Roll out new contracts safely by starting in observe mode and switching to enforce after verifying the contract behaves as expected. Observed denials are logged as CALL_WOULD_DENY audit events without denying tool calls.

When to use: You are adding a new contract to an existing production bundle and want to validate it against real traffic before enforcing it.

apiVersion: edictum/v1
kind: ContractBundle

metadata:
  name: dual-mode-rollout

defaults:
  mode: enforce

contracts:
  # Existing enforced contract
  - id: block-sensitive-reads
    type: pre
    tool: read_file
    when:
      args.path:
        contains_any: [".env", "credentials", ".pem"]
    then:
      effect: deny
      message: "Sensitive file denied."
      tags: [secrets, dlp]

  # New contract in observe mode -- shadow testing
  - id: experimental-cost-gate
    type: pre
    mode: observe
    tool: query_database
    when:
      args.query: { matches: '\\bJOIN\\b.*\\bJOIN\\b.*\\bJOIN\\b' }
    then:
      effect: deny
      message: "Query with 3+ JOINs detected (observe mode). Consider optimizing."
      tags: [cost, experimental]
from edictum import Edictum, Verdict, precondition
from edictum.audit import FileAuditSink

@precondition("read_file")
def block_sensitive_reads(envelope):
    path = envelope.args.get("path", "")
    for s in (".env", "credentials", ".pem"):
        if s in path:
            return Verdict.fail("Sensitive file denied.")
    return Verdict.pass_()

# Enforced guard (blocks tool calls)
enforced_guard = Edictum(contracts=[block_sensitive_reads])

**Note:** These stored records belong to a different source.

==> config.mk <==
export PLATFORM = sky130hd
export DESIGN_NAME = cache_evt_monitor
export DESIGN_NICKNAME = d
export VERILOG_FILES = /design/src/rtl/cevm_pkg.sv /design/src/rtl/cevm_regs.sv /design/src/rtl/cevm_event_sel.sv /design/src/rtl/cevm_counter.sv /design/src/rtl/cache_evt_monitor.sv
export SDC_FILE = /design/constraint.sdc
export NUM_CORES = 1
export LEC_CHECK = 0
export BUFFER_PORTS_ARGS = -buffer_cell sky130_fd_sc_hd__buf_2
export CAP_MARGIN = 20
export CELL_PAD_IN_SITES_DETAIL_PLACEMENT = 1
export CELL_PAD_IN_SITES_GLOBAL_PLACEMENT = 1
export CORE_MARGIN = 8
export CORE_UTILIZATION = 33
export DETAILED_ROUTE_END_ITERATION = 12
export PLACE_DENSITY = 0.87
export SKIP_LAST_GASP = 1
export SYNTH_ARGS = -nofsm -noshare
export SYNTH_HDL_FRONTEND = slang
export SYNTH_SLANG_ARGS = --single-unit
==> constraint.sdc <==
create_clock -name clk -period 1.97 [get_ports clk]
set_input_delay 0.394 -clock clk [delete_from_list [all_inputs] [get_ports clk]]
set_output_delay 0.394 -clock clk [all_outputs]
set_load 0.1 [all_outputs]
==> src/rtl/cevm_pkg.sv <==
package cevm_pkg;

    localparam int ADDR_W = 2;

    typedef enum logic [1:0] {
        EV_CYCLE = 2'd0,
        EV_IHIT  = 2'd1,
        EV_DHIT  = 2'd2,
        EV_NONE  = 2'd3
    } ev_mode_e;

    typedef enum logic [ADDR_W-1:0] {
        REG_MODE = 2'd0,
        REG_EN   = 2'd1,
        REG_CLR  = 2'd2,
        REG_CNT  = 2'd3
    } reg_addr_e;

    typedef enum logic {
        MON_OFF = 1'b0,
        MON_RUN = 1'b1
    } mon_state_e;

endpackage

==> src/rtl/cevm_regs.sv <==
module cevm_regs
    import cevm_pkg::*;
#(
    parameter int DATA_W = 32
) (
    input  logic              clk,
    input  logic              rst_n,
    input  logic              wr_en,
    input  logic [ADDR_W-1:0] wr_addr,
    input  logic [DATA_W-1:0] wr_data,
    output ev_mode_e          mode,
    output logic              en,
    output logic              clr
);

    logic       wr_mode, wr_en_reg, wr_clr;
    mon_state_e state_q, state_d;
    logic       unused_wr_hi;

    assign unused_wr_hi = ^wr_data[DATA_W-1:2];

    assign wr_mode   = wr_en && (wr_addr == REG_MODE);
    assign wr_en_reg = wr_en && (wr_addr == REG_EN);
    assign wr_clr    = wr_en && (wr_addr == REG_CLR);

    // selector register, only bits 1:0 are kept
    always_ff @(posedge clk or negedge rst_n) begin
        if (!rst_n)
            mode <= EV_CYCLE;
        else if (wr_mode)
            mode <= ev_mode_e'(wr_data[1:0]);
    end

    // enable state machine: next-state logic
    always_comb begin
        state_d = state_q;
        unique case (state_q)
            MON_OFF: if (wr_en_reg && wr_data[0])  state_d = MON_RUN; // T_START
            MON_RUN: if (wr_en_reg && !wr_data[0]) state_d = MON_OFF; // T_STOP
            default: state_d = MON_OFF;
        endcase
    end

    // state register
    always_ff @(posedge clk or negedge rst_n) begin
        if (!rst_n)
            state_q <= MON_OFF;
        else
            state_q <= state_d;
    end

    // outputs
    always_comb begin
        en  = 1'b0;
        clr = wr_clr && wr_data[0];
        unique case (state_q)
            MON_OFF: en = 1'b0;
            MON_RUN: en = 1'b1;
            default: en = 1'b0;
        endcase
    end

    // the selector changes only on its own write
    a_r11_mode_hold: assert property (@(posedge clk) disable iff (!rst_n)
        !wr_mode |=> $stable(mode));

    // the enable changes only on its own write
    a_r6_enable_hold: assert property (@(posedge clk) disable iff (!rst_n)
        !wr_en_reg |=> $stable(en));

endmodule

==> src/rtl/cevm_event_sel.sv <==
module cevm_event_sel
    import cevm_pkg::*;
(
    input  logic     clk,
    input  logic     rst_n,
    input  ev_mode_e mode,
    input  logic     en,
    input  logic     cyc_tick,
    input  logic     ihit,
    input  logic     dhit,
    output logic     inc
);

    logic picked;

    always_comb begin
        picked = 1'b0;
        unique case (mode)
            EV_CYCLE: picked = cyc_tick;
            EV_IHIT:  picked = ihit;
            EV_DHIT:  picked = dhit;
            EV_NONE:  picked = 1'b0;
            default:  picked = 1'b0;
        endcase
    end

    assign inc = en && picked;

    // reserved selector never counts
    a_r5_reserved_silent: assert property (@(posedge clk) disable iff (!rst_n)
        (mode == EV_NONE) |-> !inc);

    // disabled monitor never counts
    a_r6_disabled_silent: assert property (@(posedge clk) disable iff (!rst_n)
        !en |-> !inc);

endmodule

==> src/rtl/cevm_counter.sv <==
module cevm_counter #(
    parameter int CNT_W = 32
) (
    input  logic             clk,
    input  logic             rst_n,
    input  logic             clr,
    input  logic             inc,
    output logic [CNT_W-1:0] cnt
);

    always_ff @(posedge clk or negedge rst_n) begin
        if (!rst_n)
            cnt <= '0;
        else if (clr)
            cnt <= '0;
        else if (inc)
            cnt <= cnt + 1'b1;
    end

    // clear beats any event in the same cycle
    a_r8_clear_wins: assert property (@(posedge clk) disable iff (!rst_n)
        clr |=> (cnt == '0));

    // a counted event adds exactly one, wrapping at all ones
    a_r10_step_wraps: assert property (@(posedge clk) disable iff (!rst_n)
        (!clr && inc) |=> (cnt == CNT_W'($past(cnt) + 1'b1)));

    // without event or clear the count holds
    a_r6_count_holds: assert property (@(posedge clk) disable iff (!rst_n)
        (!clr && !inc) |=> $stable(cnt));

endmodule

==> src/rtl/cache_evt_monitor.sv <==
module cache_evt_monitor
    import cevm_pkg::*;
#(
    parameter int DATA_W = 32,
    parameter int CNT_W  = 32
) (
    input  logic              clk,
    input  logic              rst_n,
    input  logic              cyc_tick,
    input  logic              ihit,
    input  logic              dhit,
    input  logic              wr_en,
    input  logic [1:0]        wr_addr,
    input  logic [DATA_W-1:0] wr_data,
    input  logic [1:0]        rd_addr,
    output logic [DATA_W-1:0] rd_data
);

    ev_mode_e         mode;
    logic             en, clr, inc;
    logic [CNT_W-1:0] cnt;

    cevm_regs #(.DATA_W(DATA_W)) u_regs (
        .clk     (clk),
        .rst_n   (rst_n),
        .wr_en   (wr_en),
        .wr_addr (wr_addr),
        .wr_data (wr_data),
        .mode    (mode),
        .en      (en),
        .clr     (clr)
    );

    cevm_event_sel u_sel (
        .clk      (clk),
        .rst_n    (rst_n),
        .mode     (mode),
        .en       (en),
        .cyc_tick (cyc_tick),
        .ihit     (ihit),
        .dhit     (dhit),
        .inc      (inc)
    );

    cevm_counter #(.CNT_W(CNT_W)) u_cnt (
        .clk   (clk),
        .rst_n (rst_n),
        .clr   (clr),
        .inc   (inc),
        .cnt   (cnt)
    );

    // read mux: the clear strobe and unused bits read as zero
    always_comb begin
        rd_data = '0;
        unique case (reg_addr_e'(rd_addr))
            REG_MODE: rd_data = DATA_W'(mode);
            REG_EN:   rd_data = DATA_W'(en);
            REG_CLR:  rd_data = '0;
            REG_CNT:  rd_data = DATA_W'(cnt);
            default:  rd_data = '0;
        endcase
    end

    // the clear strobe always reads back as zero
    a_r7_clr_reads_zero: assert property (@(posedge clk) disable iff (!rst_n)
        (rd_addr == REG_CLR) |-> (rd_data == '0));

endmodule

# Word level (Yosys, flattened, before mapping)
# Cells that the tools add are included.
[totals]
ff_bits = 35
input_bits = 42
[op_classes]
add_sub_neg = 1
eq_ne = 8
n_reduce_logical = 12
mux = 8
bitwise_logic = 1
[op_table]
columns = ["op", "count"]
rows = [
  ["32-bit one-hot mux with 4 select lines", 1],
  ["32-bit two-way mux", 2],
  ["32-bit by 1-bit adder with 32-bit output (second input constant)", 1],
  ["2-bit == test (second input constant)", 5],
  ["1-bit logical AND", 7],
  ["2-bit by 1-bit == test with 1-bit output (second input constant)", 3],
  ["2-bit zero test", 3],
  ["1-bit one-hot mux with 2 select lines", 2],
  ["1-bit one-hot mux with 4 select lines", 1],
  ["1-bit two-way mux", 2],
  ["2-bit nonzero test", 1],
  ["1-bit zero test", 1],
  ["1-bit inverter", 1],
]

# Logic depth before layout (Yosys ltp)
# Gate-level depths: netlist of run 1.
[depth]
ltp_word = 5
depth_mapped = 6
ltp_nobuf = 6

# Cells and area by module
# Synthesis of run 1 repeated with hierarchy kept, for this count alone.
[unflattened]
cells_unflattened = 230
area_unflattened_um2 = 2105.8
[by_module_without_submodules]
columns = ["mod", "area_per_inst_um2", "n_inst", "cells_each", "seq_area_each_um2"]
rows = [
  ["cevm_counter", 1680.4, 1, 176, 800.8],
  ["cache_evt_monitor", 256.5, 1, 41, 0.0],
  ["cevm_regs", 140.1, 1, 9, 75.1],
  ["cevm_event_sel", 28.8, 1, 4, 0.0],
]

# Least setup slack after synthesis of run 1
# No wires, ideal clock.
[synth_timing]
path_type = "reg-to-output"
start = "reg (tool-made name)"
end = "out rd_data[0]"
t_arrival_ns = 1.609
path_buffers = 1
path_stages_with_launch = 4
slack_ns = -0.033
path_cell_list = "dfrtp_1 -> clkbuf_1 -> mux2_2 -> a22o_1"
[synth_lines]
columns = ["element", "line_no", "source"]
rows = [
  ["end: declaration", "cache_evt_monitor.sv:16", "output logic [DATA_W-1:0] rd_data"],
]

# Final worst setup path of run 1
[layout_timing]
start = "reg u_cnt.cnt[3]"
end = "reg u_cnt.cnt[25]"
[layout_between]
elab_chain_len = 3
[layout_rtl]
columns = ["element", "line_no", "source"]
rows = [
  ["start: declaration", "cevm_counter.sv:8", "output logic [CNT_W-1:0] cnt"],
  ["start signal: assignment", "cevm_counter.sv:17", "cnt <= cnt + 1'b1;"],
  ["32-bit by 1-bit adder with 32-bit output", "cevm_counter.sv:17", ""],
  ["32-bit two-way mux", "cevm_counter.sv:16", "else if (inc)"],
  ["32-bit two-way mux", "cevm_counter.sv:14", "else if (clr)"],
]
# No other way between the ends. The select of a mux whose other input is x is not followed.
# A chain may end at the register's enable or synchronous reset.

==> results of run 1 <==
-- cells by family (layout without fill, tap and decap cells) --
| group | count (synthesis) | count (layout) | share of synthesized area |
|---|---|---|---|
| adder cells (fa/ha/maj) | 1 | 1 | 0.005769 |
| AND/OR/NAND/NOR | 143 | 143 | 0.3791 |
| AO/OA/AOI/OAI | 23 | 23 | 0.06290 |
| multiplexers | 5 | 5 | 0.02539 |
| flip-flops | 35 | 35 | 0.4039 |
| XOR/XNOR | 21 | 21 | 0.08483 |
| buffers and inverters | 18 | 91 | 0.03808 |
-- path summary, 6_finish.rpt --
path | startpoint | cells after the start | endpoint | slack (ns)
worst max-delay path | u_cnt.cnt[3] | 5 | u_cnt.cnt[25] | -0.0009
worst min-delay path | rst_n | 1 | u_cnt.cnt[28] | 0.19
worst max register to register | u_cnt.cnt[3] | 5 | u_cnt.cnt[25] | -0.0009
worst min register to register | u_cnt.cnt[31] | 2 | u_cnt.cnt[31] | 0.56
max in group asynchronous | rst_n | 1 | u_cnt.cnt[0] | 1.19
min in group clk | wr_data[1] | 2 | u_regs.mode[1] | 0.33
-- final cells by class --
type	count	share of cell area
timing repair buffer	80	0.3009
multi-input combinational	193	0.3759
clock buffer	7	0.02311
tap	77	0.02918
sequential	35	0.2660
clock inverter	1	0.001516
inverter	3	0.003410
-- registers in the layout (all words and copies together) (netlist names), named ones only --
signal and count:
u_cnt.cnt 32, u_regs.mode 2
-- cells in the final DEF, fill, tap and decap left out, types with 2 or more instances in the layout --
master    instances
buf_4            34
and3_1           33
dfrtp_1          33
buf_12           33
nor2_1           24
nand3_1          19
nand2_1          12
nand4_1          12
xnor2_1          12
buf_2            11
xor2_1            9
nor4_1            8
a21oi_1           7
nor3_1            7
o21ai_0           6
or3_1             6
o21a_1            5
clkbuf_8          5
mux2_2            3
inv_1             3
and3_2            2
nor2b_1           2
nand3b_1          2
and4_4            2
and4_2            2
or4_4             2
o31ai_1           2
or4_1             2
and2_1            2
clkbuf_1          2
buf_6             2
dfrtp_2           2
-- worst max-delay path: cells and delay by family, from the launching register on --
kind / cells / cell delay [ns]
and+or+nand+nor: 4 / 1.39
AOI/OAI and AO/OA: 1 / 0.15
DFF: 1 / 0.36
-- stage by stage --
stage	area (sq um)	setup TNS [ns]
2_1_floorplan	2170	0
3_3_place_gp	3151	0
3_5_place_dp	3151	-0.04631
4_1_cts	3284	-0.01139
5_1_grt	3302	-0.1059
6_report	3302	-0.0009290
-- timing repair --
action | in CTS | in global routing
setup endpoints to repair | 3 | 9
hold buffers | 0 | 0
gates resized for setup | 5 | 9
setup buffers | 4 | 0
hold endpoints to repair | 0 | 0
pin swaps | 6 | 3
-- report_power, final --
| group | switching, mW | internal (mW) |
|---|---|---|
| combinational | 0.362 | 0.272 |
| clock | 0.275 | 0.248 |
| sequential | 0.0672 | 0.776 |
-- layer usage --
metal  track usage  vias to the layer above
li1              -                     1035
met1        0.1622                     1097
met5             0                        -
met4       0.06982                        0
met2        0.3042                       52
met3       0.04267                       16
-- cells in the mapped netlist (all sizes together) (3+ instances only) --
master,n
nand4,13
clkbuf,12
a21oi,8
dfrtp,35
inv,3
nor4,8
xnor2,12
and3,36
nor3,7
and4,5
mux2,4
nand2,12
xor2,9
o21ai,7
or4,4
or3,6
nor2,24
buf,3
o21a,5
nand3,20
==> results.py, run 1 <==
metrics = {
    "floorplan": {
        "num_rows": 29,
        "chipWidth_um": 97.06,
        "die_height_um": 97.06,
        "ioPinCount": 74,
        "start_util": 0.3415,
        "die_area_sq_um": 9421,
        "coreArea_sq_um": 6350,
    },
    "final_layout": {
        "fin_cells": 396,
        "layout-drive-gt1-share": 0.3354,
        "postLayoutCoreUtil": 0.5200,
        "syn_to_final_growth_pct": 52.28,
        "layout.nets": 361,
        "antenna_cells": 0,
        "multi_input_area_sq_um": 1241,
        "area.sequential_sq_um": 878.3,
        "fillers": 697,
    },
    "grt": {
        "track_usage": 0.1618,
        "first_global_vias": 2521,
        "grt_overflow": 0,
        "grt_max_degree": 36,
        "antenna_found_initial": 0,
        "grt_pass1_wl_um": 12730,
    },
    "clock_tree": {
        "htreeDepth": 2,
        "cts-root-buf": "clkbuf_8",
        "clock_sinks": 35,
        "cts-buffers-inserted": 5,
        "clkTransAtPathRegs_ns": 0.08,
        "clk_path_buf_depth": 2,
        "clk_latency_ns": 0.30,
        "cts_tree": "built",
    },
    "detailed_routing": {
        "routed_wl_um": 7479,
        "routed-wl-met2_um": 4030,
        "wire_per_inst_um": 18.89,
        "top_layer": "met4",
        "wl_met3_um": 315,
        "detail_route.drc_violations": 0,
        "wirelength_met1_um": 2948,
        "routed_via_density": 5.556,
        "drtPass1Iterations": 4,
        "postRouteAntennaNets": 0,
        "num_vias": 2200,
        "initialDrtViolationCount": 85,
    },
    "critical_path": {
        "cp_slowest_stage_delay_ns": 0.57,
        "cp-start-kind": "register",
        "path_cells": "nand4_1 > or4_4 > or2_4 > or4_4 > a21oi_2",
        "required_ns": 2.20,
        "critPathArrivalTime_ns": 2.20,
        "cp_slowest_cell": "or4_4",
        "cp_max_fo": 4,
        "path_class": "reg -> reg",
        "crit_path_frequent_cell": "or4_4",
        "end_kind": "register",
    },
    "place": {
        "portBuffers": 43,
        "gp_congestion": 0.8511,
        "place_ws_ns": -0.04631,
        "dp.cells": 384,
        "dp_hpwl_um": 5604,
    },
    "run_status": {
        "status": "finished, violations left",
        "violations": "negative setup slack",
    },
    "power_and_ir_drop": {
        "p_total_mw": 2.000,
        "p_per_area_nw_per_um2": 605.8,
        "ir_drop_uv": 252.5,
        "p_leak_nw": 1.497,
    },
    "logic_synthesis": {
        "ys_async_sr_fraction": 1.000,
        "netlist_instances": 246,
        "synth_ff_type": "dfrtp_1",
        "synth_area_leaders": "dfrtp_1, and3_1, xnor2_1, nand3_1, nor2_1",
        "synth_top_area_frac": 0.4039,
        "yosys_register_bits": 35,
        "synth_edf_count": 0,
        "synth_area_leader_cell": "dfrtp_1",
        "ys_seq_area_frac": 0.4039,
        "ys.warnings.count": 0,
        "synth.avg_cell_area_sq_um": 8.814,
        "synth.cell_area_sq_um": 2168,
        "synth_nets": 289,
        "synth_cell_types": 35,
    },
    "flow_run": {
        "max-cap-violations": 0,
    },
    "timing": {
        "timing.final.crit_share": 1.000,
        "tightest_slew_ns": 0.8306,
        "skew_ns": 0.009290,
        "layout_setup_ws_ns": -0.0009290,
        "period_needed_ns": 1.971,
        "hold_violations": 0,
        "slew_violations": 0,
        "max_slew_margin": 0.4463,
        "whs_ns": 0.1887,
        "setup_viol": 1,
        "rsz0062_at_grt": "yes",
        "max_freq_mhz": 507.4,
    },
    "worst_hold_path": {
        "hold_path_class": "in -> async",
    },
}
Note: power is estimated with default switching activity, not from simulation.
==> run 2: changes to the inputs <==
--- a/config.mk
+++ b/config.mk
@@ -13,6 +13,7 @@
 export CORE_UTILIZATION = 33
 export DETAILED_ROUTE_END_ITERATION = 12
 export PLACE_DENSITY = 0.87
+export RECOVER_POWER = 25
 export SKIP_LAST_GASP = 1
 export SYNTH_ARGS = -nofsm -noshare
 export SYNTH_HDL_FRONTEND = slang
==> results.py, run 2 (same netlist as run 1, synthesis figures left out) <==
metrics = {
    "floorplan": {
        "chipWidth_um": 97.06,
        "ioPinCount": 74,
        "start_util": 0.3415,
        "die_area_sq_um": 9421,
        "die_height_um": 97.06,
        "num_rows": 29,
        "coreArea_sq_um": 6350,
    },
    "grt": {
        "antenna_found_initial": 0,
        "grt_overflow": 0,
        "track_usage": 0.1618,
        "grt_max_degree": 36,
        "grt_pass1_wl_um": 12730,
        "first_global_vias": 2521,
    },
    "power_and_ir_drop": {
        "p_total_mw": 2.000,
        "power_switching_mw": 0.7040,
        "ir_drop_uv": 252.5,
        "p_leak_nw": 1.498,
        "swShare": 0.3520,
        "combPwrFrac": 0.317,
        "p_per_area_nw_per_um2": 605.8,
        "clkPwrFrac": 0.261,
        "pwr-share-seq": 0.421,
        "p_int_mw": 1.296,
    },
    "critical_path": {
        "critPathArrivalTime_ns": 2.20,
        "path_class": "reg -> reg",
        "cp-start-kind": "register",
        "required_ns": 2.20,
        "cp_max_fo": 4,
        "end_kind": "register",
    },
    "clock_tree": {
        "htreeDepth": 2,
        "clock_sinks": 35,
        "cts_tree": "built",
        "clk_latency_ns": 0.30,
        "cts-buffers-inserted": 5,
        "clk_path_buf_depth": 2,
        "clkTransAtPathRegs_ns": 0.08,
        "cts-root-buf": "clkbuf_8",
        "cts-hold-fix-buffers": 0,
    },
    "run_status": {
        "violations": "negative setup slack",
        "status": "finished, violations left",
    },
    "place": {
        "portBuffers": 43,
        "dp_hpwl_um": 5604,
        "dp.cells": 384,
        "gp_congestion": 0.8511,
    },
    "final_layout": {
        "final_cell_mix": "buf_4, and3_1, dfrtp_1, buf_12, nor2_1",
        "largest-register": "u_cnt.cnt",
        "syn_to_final_growth_pct": 52.28,
        "largest_register_ffs": 32,
        "top_regs": "u_cnt.cnt: 32 flops, u_regs.mode: 2 flops",
        "layout-drive-gt1-share": 0.3354,
        "fin_cells": 396,
        "antenna_cells": 0,
        "final_common_cell": "buf_4",
        "layout.nets": 361,
    },
    "detailed_routing": {
        "wire_per_inst_um": 18.89,
        "initialDrtViolationCount": 85,
        "postRouteAntennaNets": 0,
        "routed_wl_um": 7479,
        "drtPass1Iterations": 4,
        "num_vias": 2200,
        "detail_route.drc_violations": 0,
        "routed_via_density": 5.556,
    },
    "timing": {
        "period_needed_ns": 1.971,
        "skew_ns": 0.009290,
        "slew_violations": 0,
        "hold_violations": 0,
        "max_freq_mhz": 507.4,
        "setup_viol": 1,
        "tightest_slew_ns": 0.9299,
        "layout_setup_ws_ns": -0.0009290,
        "timing.final.crit_share": 1.000,
        "max_slew_margin": 0.3801,
        "rsz0062_at_grt": "yes",
    },
    "worst_hold_path": {
        "hold_path_class": "in -> async",
    },
    "flow_run": {
        "max-cap-violations": 0,
    },
}
## run 2: cell types whose count changed in the layout (fill, tap and decap cells not counted)
cell / delta
clkbuf_2: +1
buf_2: -1
## run 2: final timing paths
check                              start              to  slack (ns)  cells past startpoint
min reg2reg                u_cnt.cnt[31]   u_cnt.cnt[31]        0.56                      2
min                                rst_n   u_cnt.cnt[28]        0.22                      1
max in group asynchronous          rst_n    u_cnt.cnt[0]        1.10                      1
max reg2reg                 u_cnt.cnt[3]   u_cnt.cnt[25]     -0.0009                      5
max                         u_cnt.cnt[3]   u_cnt.cnt[25]     -0.0009                      5
min in group clk              wr_data[1]  u_regs.mode[1]        0.33                      2
## run 2: critical path, stage by stage, from the launching register on
cell and delay (ns):
dfrtp_1 0.36, nand4_1 0.14, or4_4 0.57, or2_4 0.26, or4_4 0.42, a21oi_2 0.15
## run 2: routing by layer
metal | track usage | share of wire | up-vias
met4 | 0.06982 | 0.025 | 0
met5 | 0 | 0 | -
met2 | 0.3042 | 0.54 | 52
li1 | - | - | 1035
met3 | 0.04267 | 0.042 | 16
met1 | 0.1622 | 0.39 | 1097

# Observe guard (logs but never blocks)
observe_guard = Edictum(
    mode="observe",
    contracts=[block_sensitive_reads],
    audit_sink=FileAuditSink("audit.jsonl"),
)

How dual-mode works: 1. Set defaults.mode: enforce for the bundle. 2. On the new contract, add mode: observe to override the bundle default. 3. When the observe-mode contract matches, it emits a CALL_WOULD_DENY audit event. The tool call proceeds normally. 4. Review CALL_WOULD_DENY events in your audit logs. If the contract fires correctly with no false positives, change it to mode: enforce (or remove the override to inherit the bundle default).

Gotchas: - Observe mode applies to all contract types. For postconditions, when mode: observe is set and the condition matches, effects (redact/deny) are downgraded to a warning and the message is prefixed with [observe]. The tool output is not modified. - A CALL_WOULD_DENY event contains the same information as a real deny event (contract ID, message, tags, metadata). The only difference is the event type. - Do not leave contracts in observe mode indefinitely. Unreviewed observe-mode contracts accumulate audit noise without providing protection.


Tag-Based Filtering Downstream

Tags enable downstream systems to filter, route, and aggregate audit events by concern. This pattern shows how to design tags for common compliance workflows.

Recommended tag taxonomy:

Tag Use Case
pii Events involving personally identifiable information
secrets Events involving credentials, tokens, or keys
dlp Data loss prevention events
compliance Events relevant to regulatory compliance
change-control Events related to production changes
rate-limit Session limit events
cost Events related to resource cost
experimental Observe-mode contracts

Example: filtering audit events in Python:

from edictum.audit import FileAuditSink

sink = FileAuditSink("audit.jsonl")

# After loading audit events, filter by tag:
# events = [e for e in all_events if "pii" in e.tags]

Gotchas: - Tags are arrays, so a single event can have multiple tags. An event tagged [pii, compliance] appears in both filters. - Define your tag taxonomy before writing contracts. Inconsistent tagging across bundles makes downstream filtering unreliable.